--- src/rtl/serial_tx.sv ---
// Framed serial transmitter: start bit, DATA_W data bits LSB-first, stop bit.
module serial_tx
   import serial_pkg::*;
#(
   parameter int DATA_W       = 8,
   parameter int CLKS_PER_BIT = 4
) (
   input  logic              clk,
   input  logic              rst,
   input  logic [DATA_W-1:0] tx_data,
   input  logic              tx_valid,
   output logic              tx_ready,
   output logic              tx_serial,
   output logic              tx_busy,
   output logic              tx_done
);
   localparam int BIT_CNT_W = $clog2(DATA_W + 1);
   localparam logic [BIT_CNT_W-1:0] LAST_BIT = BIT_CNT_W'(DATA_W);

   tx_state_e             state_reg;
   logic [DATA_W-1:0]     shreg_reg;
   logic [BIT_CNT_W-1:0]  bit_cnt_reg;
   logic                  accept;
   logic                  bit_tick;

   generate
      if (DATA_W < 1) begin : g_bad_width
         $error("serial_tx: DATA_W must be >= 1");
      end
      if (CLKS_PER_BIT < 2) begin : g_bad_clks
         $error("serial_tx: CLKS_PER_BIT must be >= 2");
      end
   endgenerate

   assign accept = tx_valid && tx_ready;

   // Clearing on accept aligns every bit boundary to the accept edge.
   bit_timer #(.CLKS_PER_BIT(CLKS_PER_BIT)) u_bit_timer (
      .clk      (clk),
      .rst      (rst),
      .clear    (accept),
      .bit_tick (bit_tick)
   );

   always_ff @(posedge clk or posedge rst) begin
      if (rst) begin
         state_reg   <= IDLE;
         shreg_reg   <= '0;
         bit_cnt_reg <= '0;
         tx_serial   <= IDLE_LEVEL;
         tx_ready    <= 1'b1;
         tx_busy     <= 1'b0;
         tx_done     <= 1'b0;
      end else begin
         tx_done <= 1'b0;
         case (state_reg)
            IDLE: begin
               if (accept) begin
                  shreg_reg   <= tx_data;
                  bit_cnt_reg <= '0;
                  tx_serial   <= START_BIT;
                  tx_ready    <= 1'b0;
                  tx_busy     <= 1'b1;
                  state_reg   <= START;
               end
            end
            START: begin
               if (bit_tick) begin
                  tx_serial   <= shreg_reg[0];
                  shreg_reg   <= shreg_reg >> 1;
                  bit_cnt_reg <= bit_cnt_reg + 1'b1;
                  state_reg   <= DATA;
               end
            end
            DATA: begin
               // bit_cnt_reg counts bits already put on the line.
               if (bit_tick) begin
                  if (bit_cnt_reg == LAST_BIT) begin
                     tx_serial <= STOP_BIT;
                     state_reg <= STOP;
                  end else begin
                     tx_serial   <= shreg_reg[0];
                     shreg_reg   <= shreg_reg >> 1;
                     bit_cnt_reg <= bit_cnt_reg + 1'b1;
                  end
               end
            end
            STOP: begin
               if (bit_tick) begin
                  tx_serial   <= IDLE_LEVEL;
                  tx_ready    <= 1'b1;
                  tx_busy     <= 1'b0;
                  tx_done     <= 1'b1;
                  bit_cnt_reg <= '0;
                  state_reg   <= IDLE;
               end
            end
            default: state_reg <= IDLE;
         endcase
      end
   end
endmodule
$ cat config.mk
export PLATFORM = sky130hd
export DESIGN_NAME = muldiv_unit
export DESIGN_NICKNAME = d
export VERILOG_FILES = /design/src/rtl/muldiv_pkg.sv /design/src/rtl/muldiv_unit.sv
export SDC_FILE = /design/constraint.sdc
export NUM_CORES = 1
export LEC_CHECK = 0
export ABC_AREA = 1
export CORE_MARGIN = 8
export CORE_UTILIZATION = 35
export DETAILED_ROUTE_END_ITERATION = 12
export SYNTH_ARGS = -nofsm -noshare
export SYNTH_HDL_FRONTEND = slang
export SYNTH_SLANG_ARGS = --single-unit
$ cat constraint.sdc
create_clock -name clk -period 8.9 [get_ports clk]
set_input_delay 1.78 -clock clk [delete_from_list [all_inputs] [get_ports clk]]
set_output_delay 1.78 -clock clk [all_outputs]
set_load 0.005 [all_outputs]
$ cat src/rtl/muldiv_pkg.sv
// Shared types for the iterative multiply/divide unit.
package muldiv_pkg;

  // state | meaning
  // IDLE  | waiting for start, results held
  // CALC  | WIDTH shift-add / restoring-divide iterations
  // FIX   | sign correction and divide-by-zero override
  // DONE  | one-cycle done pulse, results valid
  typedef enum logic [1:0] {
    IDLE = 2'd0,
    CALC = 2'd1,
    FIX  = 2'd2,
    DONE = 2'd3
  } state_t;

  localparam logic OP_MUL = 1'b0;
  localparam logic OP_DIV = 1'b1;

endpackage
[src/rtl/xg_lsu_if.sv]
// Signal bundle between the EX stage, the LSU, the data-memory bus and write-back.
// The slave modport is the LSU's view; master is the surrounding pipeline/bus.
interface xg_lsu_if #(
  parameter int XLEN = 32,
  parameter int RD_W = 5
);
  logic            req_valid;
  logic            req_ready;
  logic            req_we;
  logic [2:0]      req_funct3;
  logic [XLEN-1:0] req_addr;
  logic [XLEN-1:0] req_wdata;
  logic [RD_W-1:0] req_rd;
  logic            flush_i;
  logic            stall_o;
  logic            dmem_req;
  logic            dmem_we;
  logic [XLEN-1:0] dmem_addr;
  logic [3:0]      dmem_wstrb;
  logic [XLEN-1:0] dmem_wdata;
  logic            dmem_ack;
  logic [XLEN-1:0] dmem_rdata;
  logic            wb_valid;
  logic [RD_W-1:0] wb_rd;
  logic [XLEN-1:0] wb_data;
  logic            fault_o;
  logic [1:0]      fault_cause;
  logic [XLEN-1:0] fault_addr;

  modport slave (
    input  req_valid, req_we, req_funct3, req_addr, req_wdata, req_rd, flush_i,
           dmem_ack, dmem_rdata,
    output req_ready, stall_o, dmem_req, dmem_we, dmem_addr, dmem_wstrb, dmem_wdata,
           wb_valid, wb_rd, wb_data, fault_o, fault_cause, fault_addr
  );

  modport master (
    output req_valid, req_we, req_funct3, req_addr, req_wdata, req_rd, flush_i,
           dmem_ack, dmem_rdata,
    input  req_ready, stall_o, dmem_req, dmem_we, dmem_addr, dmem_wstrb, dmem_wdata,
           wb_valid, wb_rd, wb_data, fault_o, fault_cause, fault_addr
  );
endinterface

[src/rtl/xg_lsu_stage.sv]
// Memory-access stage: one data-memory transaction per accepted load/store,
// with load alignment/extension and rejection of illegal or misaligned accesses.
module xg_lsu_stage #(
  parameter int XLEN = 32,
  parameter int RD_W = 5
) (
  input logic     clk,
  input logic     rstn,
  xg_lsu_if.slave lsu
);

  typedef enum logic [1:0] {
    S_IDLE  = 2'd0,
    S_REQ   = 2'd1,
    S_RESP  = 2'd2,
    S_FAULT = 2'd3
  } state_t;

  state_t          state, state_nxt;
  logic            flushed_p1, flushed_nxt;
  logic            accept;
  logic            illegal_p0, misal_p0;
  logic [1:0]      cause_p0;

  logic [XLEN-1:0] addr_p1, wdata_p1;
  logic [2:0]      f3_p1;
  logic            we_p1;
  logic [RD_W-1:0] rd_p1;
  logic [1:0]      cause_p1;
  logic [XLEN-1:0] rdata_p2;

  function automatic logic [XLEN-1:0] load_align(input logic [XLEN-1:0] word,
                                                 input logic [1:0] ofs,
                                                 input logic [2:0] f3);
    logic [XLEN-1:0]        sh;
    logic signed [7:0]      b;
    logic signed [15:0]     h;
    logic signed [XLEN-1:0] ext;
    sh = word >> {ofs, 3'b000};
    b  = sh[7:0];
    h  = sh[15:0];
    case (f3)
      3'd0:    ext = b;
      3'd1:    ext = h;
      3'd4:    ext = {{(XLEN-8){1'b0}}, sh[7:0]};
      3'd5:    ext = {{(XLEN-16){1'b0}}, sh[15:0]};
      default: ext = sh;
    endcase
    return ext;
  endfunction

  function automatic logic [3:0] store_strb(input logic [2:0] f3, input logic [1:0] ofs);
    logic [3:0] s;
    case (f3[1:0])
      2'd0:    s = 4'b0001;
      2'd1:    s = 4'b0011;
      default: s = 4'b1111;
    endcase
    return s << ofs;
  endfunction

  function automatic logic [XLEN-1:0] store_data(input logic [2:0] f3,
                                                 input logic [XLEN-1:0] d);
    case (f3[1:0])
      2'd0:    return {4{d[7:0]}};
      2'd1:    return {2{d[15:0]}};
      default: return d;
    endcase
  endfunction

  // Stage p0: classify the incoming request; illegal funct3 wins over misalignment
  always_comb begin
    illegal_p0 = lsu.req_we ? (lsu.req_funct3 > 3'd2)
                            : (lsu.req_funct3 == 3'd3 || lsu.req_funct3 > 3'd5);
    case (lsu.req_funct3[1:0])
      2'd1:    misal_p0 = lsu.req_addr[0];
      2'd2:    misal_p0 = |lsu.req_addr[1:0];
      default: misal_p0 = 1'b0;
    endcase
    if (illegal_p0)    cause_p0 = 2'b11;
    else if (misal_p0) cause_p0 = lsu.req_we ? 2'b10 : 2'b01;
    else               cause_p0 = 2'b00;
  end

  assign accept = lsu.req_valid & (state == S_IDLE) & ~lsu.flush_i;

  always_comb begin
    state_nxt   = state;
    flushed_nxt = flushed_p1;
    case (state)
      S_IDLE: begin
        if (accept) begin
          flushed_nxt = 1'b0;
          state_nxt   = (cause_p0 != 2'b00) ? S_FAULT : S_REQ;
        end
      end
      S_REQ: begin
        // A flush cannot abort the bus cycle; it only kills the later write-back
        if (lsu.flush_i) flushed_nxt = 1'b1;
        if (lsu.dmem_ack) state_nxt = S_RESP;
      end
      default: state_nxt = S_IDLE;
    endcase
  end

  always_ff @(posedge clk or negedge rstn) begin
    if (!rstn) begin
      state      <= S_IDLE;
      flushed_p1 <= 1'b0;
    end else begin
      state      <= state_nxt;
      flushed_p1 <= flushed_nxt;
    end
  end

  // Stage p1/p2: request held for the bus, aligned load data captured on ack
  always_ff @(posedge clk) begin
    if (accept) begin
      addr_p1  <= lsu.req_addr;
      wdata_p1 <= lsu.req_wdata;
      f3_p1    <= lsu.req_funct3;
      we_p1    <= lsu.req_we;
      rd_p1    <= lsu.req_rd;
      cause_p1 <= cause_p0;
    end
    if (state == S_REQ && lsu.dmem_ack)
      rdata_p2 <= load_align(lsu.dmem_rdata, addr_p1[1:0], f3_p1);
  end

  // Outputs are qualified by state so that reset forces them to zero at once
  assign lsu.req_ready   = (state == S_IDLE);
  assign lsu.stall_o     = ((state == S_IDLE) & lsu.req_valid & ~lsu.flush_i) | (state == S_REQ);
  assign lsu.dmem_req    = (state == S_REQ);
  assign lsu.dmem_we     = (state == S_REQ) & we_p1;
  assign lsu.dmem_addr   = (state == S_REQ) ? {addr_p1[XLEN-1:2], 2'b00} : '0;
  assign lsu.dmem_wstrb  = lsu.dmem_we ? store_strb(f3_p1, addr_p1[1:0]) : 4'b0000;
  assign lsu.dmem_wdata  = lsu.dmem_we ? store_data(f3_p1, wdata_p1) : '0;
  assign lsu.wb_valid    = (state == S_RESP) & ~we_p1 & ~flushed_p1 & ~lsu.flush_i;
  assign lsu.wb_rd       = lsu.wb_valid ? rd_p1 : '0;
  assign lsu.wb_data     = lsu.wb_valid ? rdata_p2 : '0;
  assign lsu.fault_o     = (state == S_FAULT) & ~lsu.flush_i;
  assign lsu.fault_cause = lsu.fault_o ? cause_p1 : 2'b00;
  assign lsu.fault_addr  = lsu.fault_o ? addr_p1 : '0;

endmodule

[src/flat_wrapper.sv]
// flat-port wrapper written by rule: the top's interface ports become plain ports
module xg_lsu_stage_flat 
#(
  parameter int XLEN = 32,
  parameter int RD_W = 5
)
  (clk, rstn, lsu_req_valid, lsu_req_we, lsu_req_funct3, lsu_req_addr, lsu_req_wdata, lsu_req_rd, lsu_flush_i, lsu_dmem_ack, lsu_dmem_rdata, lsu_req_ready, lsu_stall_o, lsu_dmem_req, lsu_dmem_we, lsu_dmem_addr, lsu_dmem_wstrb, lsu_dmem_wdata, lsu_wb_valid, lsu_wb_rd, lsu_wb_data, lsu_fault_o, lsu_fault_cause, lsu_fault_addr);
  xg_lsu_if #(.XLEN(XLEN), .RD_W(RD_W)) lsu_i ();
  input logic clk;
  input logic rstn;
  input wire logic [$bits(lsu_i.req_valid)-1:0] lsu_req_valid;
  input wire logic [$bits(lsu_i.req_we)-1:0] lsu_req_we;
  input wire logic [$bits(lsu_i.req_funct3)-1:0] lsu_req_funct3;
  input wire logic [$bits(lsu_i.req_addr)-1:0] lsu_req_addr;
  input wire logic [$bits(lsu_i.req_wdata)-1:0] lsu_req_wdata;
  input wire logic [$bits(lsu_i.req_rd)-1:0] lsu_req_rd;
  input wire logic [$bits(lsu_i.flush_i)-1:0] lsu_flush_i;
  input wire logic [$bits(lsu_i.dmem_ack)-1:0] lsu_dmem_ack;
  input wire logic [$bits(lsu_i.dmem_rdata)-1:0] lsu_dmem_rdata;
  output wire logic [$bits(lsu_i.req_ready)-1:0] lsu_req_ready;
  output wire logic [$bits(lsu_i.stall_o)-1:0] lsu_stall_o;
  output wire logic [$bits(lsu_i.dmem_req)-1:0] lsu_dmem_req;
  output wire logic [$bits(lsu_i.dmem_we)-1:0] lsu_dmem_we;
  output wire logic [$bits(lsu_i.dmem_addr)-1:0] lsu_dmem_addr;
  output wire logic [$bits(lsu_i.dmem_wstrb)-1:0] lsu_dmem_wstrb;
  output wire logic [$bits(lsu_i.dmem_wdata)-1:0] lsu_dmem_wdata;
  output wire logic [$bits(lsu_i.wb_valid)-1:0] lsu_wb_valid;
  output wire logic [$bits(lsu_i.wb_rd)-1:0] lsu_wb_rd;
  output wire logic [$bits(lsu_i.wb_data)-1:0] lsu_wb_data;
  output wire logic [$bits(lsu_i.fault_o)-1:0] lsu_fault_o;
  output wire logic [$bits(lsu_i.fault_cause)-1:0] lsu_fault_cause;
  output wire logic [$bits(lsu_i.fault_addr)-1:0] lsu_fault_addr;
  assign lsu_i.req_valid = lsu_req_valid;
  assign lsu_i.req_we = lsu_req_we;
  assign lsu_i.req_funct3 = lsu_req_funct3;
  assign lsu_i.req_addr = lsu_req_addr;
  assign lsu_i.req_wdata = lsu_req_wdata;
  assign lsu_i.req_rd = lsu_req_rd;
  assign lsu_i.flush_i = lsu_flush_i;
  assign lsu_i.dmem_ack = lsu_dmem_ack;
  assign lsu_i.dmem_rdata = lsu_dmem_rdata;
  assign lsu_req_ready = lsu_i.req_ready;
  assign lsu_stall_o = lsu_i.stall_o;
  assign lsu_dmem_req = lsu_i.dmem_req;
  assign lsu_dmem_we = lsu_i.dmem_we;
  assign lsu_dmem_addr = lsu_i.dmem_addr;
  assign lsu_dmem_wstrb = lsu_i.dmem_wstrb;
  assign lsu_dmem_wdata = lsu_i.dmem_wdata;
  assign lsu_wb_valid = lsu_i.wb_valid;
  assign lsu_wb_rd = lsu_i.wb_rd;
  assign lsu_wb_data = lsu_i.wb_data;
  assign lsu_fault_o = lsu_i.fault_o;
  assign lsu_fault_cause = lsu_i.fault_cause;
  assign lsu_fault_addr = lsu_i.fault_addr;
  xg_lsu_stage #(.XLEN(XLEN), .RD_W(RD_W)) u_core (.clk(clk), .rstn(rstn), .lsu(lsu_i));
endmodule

▶ **How to complete this task**: Go through the records above and return every line that holds the string "error".

▶ **Response**:
         $error("serial_tx: DATA_W must be >= 1");
         $error("serial_tx: CLKS_PER_BIT must be >= 2");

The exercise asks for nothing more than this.